> [Task objective]:
Write out, from the entries below, exactly the lines that run between the lines holding "dq_out = in_head;" and "half was shown", inclusive, and stop there.

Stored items
▼▼▼

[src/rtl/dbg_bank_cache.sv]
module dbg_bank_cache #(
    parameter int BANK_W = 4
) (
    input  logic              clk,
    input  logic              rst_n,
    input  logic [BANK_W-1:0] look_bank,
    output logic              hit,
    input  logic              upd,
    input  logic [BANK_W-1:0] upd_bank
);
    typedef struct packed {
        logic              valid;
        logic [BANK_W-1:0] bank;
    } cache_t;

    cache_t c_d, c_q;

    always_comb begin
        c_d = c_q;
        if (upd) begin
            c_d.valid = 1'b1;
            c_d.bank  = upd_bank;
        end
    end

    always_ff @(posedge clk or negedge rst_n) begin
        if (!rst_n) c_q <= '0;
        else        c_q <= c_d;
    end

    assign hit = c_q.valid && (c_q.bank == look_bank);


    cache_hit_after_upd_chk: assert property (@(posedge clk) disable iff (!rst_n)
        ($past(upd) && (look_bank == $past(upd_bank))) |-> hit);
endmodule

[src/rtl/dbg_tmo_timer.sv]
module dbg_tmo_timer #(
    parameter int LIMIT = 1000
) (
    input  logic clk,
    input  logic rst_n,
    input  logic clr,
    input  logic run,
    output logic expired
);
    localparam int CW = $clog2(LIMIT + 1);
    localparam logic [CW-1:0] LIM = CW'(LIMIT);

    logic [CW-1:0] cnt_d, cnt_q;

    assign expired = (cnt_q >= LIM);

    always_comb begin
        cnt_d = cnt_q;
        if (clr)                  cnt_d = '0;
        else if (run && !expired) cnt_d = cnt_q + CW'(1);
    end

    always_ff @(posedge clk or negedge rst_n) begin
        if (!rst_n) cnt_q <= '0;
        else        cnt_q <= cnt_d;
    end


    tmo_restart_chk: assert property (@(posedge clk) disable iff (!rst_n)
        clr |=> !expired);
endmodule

▲▲▲
▼▼▼

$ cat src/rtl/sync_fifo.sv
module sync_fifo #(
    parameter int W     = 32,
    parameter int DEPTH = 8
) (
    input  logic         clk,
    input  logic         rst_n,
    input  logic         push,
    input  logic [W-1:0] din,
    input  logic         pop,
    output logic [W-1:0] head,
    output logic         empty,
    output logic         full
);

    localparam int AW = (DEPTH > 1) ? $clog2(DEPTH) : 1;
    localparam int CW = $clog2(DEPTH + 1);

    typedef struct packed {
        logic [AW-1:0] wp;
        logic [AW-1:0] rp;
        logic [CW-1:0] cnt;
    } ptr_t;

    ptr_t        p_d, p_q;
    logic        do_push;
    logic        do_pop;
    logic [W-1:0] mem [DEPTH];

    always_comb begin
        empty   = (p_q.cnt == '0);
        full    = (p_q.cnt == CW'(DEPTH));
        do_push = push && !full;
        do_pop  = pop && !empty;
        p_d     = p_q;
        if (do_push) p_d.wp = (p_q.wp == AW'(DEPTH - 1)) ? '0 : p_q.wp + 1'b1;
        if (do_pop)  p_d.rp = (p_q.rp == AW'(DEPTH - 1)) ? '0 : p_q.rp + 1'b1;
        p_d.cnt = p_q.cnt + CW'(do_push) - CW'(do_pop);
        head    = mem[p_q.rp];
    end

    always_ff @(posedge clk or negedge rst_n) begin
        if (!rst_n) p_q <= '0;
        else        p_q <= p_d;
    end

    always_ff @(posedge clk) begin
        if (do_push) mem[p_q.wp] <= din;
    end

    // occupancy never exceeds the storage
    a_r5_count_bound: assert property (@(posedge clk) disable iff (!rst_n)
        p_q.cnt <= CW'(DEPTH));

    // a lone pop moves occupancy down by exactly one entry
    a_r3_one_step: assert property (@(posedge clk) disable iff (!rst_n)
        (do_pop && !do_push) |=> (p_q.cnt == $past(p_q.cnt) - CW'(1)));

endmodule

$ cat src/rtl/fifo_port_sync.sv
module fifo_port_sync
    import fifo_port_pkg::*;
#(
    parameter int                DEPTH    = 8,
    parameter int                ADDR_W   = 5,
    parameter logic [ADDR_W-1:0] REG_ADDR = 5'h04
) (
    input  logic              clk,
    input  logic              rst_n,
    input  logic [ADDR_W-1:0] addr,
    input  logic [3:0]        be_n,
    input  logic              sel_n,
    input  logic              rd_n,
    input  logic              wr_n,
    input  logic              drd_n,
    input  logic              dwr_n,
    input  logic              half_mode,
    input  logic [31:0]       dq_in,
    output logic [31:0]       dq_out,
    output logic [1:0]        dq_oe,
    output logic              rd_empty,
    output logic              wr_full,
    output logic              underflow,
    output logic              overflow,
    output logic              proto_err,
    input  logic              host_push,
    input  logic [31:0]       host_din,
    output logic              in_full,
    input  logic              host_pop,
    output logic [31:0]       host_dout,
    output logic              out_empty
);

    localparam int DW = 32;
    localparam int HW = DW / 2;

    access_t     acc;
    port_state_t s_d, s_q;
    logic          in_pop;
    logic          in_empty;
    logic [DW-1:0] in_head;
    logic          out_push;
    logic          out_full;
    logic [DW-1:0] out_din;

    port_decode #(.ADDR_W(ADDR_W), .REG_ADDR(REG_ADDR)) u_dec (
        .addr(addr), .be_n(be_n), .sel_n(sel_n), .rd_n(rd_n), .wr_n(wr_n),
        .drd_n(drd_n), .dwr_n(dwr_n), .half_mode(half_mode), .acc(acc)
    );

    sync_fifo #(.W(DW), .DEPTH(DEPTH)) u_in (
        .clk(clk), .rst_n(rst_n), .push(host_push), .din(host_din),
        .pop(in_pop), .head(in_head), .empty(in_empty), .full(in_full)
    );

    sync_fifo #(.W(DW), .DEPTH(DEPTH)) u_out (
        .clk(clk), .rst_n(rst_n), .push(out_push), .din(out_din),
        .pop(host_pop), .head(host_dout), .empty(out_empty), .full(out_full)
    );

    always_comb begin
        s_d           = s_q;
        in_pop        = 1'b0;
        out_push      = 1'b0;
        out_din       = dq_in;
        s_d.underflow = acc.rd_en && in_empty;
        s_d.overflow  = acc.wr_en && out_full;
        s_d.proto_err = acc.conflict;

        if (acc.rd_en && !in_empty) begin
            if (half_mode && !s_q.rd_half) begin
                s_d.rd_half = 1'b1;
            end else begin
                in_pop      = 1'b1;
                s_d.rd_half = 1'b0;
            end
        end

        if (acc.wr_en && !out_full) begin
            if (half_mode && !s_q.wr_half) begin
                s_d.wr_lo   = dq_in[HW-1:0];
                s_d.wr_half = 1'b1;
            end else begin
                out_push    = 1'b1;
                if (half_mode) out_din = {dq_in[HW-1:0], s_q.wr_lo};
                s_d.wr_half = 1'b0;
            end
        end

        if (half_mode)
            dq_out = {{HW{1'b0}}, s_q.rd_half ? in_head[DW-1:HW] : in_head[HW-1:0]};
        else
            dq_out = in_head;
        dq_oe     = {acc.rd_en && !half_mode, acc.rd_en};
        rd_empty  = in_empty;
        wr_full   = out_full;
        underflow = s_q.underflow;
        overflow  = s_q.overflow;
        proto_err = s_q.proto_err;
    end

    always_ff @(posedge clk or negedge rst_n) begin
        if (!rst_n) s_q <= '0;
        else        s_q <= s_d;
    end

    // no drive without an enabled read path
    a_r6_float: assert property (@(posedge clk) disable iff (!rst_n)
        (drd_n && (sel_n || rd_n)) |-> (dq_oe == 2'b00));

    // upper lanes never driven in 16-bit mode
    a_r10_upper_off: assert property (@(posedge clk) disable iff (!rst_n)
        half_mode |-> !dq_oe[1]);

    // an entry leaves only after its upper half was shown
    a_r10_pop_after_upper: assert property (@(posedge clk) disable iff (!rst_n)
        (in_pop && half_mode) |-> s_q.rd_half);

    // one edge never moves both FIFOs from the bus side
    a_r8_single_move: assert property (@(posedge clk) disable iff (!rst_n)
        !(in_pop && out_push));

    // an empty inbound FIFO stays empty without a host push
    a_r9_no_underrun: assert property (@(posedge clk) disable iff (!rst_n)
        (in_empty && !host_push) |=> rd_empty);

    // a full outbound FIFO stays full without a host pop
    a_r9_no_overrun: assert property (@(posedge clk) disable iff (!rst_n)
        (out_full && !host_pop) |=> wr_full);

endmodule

▲▲▲

> [Solution]:
            dq_out = in_head;
        dq_oe     = {acc.rd_en && !half_mode, acc.rd_en};
        rd_empty  = in_empty;
        wr_full   = out_full;
        underflow = s_q.underflow;
        overflow  = s_q.overflow;
        proto_err = s_q.proto_err;
    end

    always_ff @(posedge clk or negedge rst_n) begin
        if (!rst_n) s_q <= '0;
        else        s_q <= s_d;
    end

    // no drive without an enabled read path
    a_r6_float: assert property (@(posedge clk) disable iff (!rst_n)
        (drd_n && (sel_n || rd_n)) |-> (dq_oe == 2'b00));

    // upper lanes never driven in 16-bit mode
    a_r10_upper_off: assert property (@(posedge clk) disable iff (!rst_n)
        half_mode |-> !dq_oe[1]);

    // an entry leaves only after its upper half was shown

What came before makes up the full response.